• [Problem statement]
Nothing but the lines from the one with "- The highest" through the last line of the data should be restated, each word for word.

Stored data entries

________________________

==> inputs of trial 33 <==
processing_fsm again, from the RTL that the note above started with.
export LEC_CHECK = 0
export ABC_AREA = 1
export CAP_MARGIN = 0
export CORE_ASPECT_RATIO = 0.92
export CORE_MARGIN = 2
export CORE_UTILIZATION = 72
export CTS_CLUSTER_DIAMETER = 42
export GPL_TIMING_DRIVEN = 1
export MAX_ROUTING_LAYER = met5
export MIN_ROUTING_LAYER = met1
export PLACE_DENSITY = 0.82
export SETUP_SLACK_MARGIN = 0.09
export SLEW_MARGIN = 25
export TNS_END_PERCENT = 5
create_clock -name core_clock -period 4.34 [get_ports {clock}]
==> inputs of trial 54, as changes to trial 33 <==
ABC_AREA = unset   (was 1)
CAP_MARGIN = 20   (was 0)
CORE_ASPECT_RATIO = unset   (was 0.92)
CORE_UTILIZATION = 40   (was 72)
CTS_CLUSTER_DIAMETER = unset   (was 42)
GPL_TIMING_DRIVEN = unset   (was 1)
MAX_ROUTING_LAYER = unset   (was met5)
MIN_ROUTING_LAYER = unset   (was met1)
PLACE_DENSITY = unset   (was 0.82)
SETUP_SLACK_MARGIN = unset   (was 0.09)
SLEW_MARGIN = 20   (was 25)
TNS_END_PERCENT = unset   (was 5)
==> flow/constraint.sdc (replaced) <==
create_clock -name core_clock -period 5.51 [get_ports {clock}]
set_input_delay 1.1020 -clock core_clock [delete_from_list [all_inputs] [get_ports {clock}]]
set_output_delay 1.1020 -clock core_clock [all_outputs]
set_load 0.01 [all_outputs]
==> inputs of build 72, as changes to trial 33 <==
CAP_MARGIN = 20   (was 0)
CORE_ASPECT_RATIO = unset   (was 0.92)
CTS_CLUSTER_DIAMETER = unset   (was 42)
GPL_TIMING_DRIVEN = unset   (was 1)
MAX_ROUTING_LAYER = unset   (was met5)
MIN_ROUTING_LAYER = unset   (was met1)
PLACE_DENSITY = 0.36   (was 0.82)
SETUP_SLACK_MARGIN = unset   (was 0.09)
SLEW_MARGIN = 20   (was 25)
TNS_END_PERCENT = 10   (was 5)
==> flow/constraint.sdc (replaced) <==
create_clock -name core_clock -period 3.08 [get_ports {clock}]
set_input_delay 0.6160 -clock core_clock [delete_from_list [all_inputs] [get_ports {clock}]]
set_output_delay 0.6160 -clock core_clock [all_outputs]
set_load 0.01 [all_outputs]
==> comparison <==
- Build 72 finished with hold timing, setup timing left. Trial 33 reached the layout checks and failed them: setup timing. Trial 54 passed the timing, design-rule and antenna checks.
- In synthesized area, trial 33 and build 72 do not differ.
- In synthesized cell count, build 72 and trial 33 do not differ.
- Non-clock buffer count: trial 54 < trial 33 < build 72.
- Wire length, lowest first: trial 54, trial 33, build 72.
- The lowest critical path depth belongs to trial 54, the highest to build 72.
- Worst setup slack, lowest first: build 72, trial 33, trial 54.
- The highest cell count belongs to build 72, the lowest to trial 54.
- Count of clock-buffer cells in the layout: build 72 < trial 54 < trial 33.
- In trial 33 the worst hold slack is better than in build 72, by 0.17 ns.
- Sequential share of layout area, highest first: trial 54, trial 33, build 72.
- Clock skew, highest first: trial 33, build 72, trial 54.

________________________

• [Task solution]
- The highest cell count belongs to build 72, the lowest to trial 54.
- Count of clock-buffer cells in the layout: build 72 < trial 54 < trial 33.
- In trial 33 the worst hold slack is better than in build 72, by 0.17 ns.
- Sequential share of layout area, highest first: trial 54, trial 33, build 72.
- Clock skew, highest first: trial 33, build 72, trial 54.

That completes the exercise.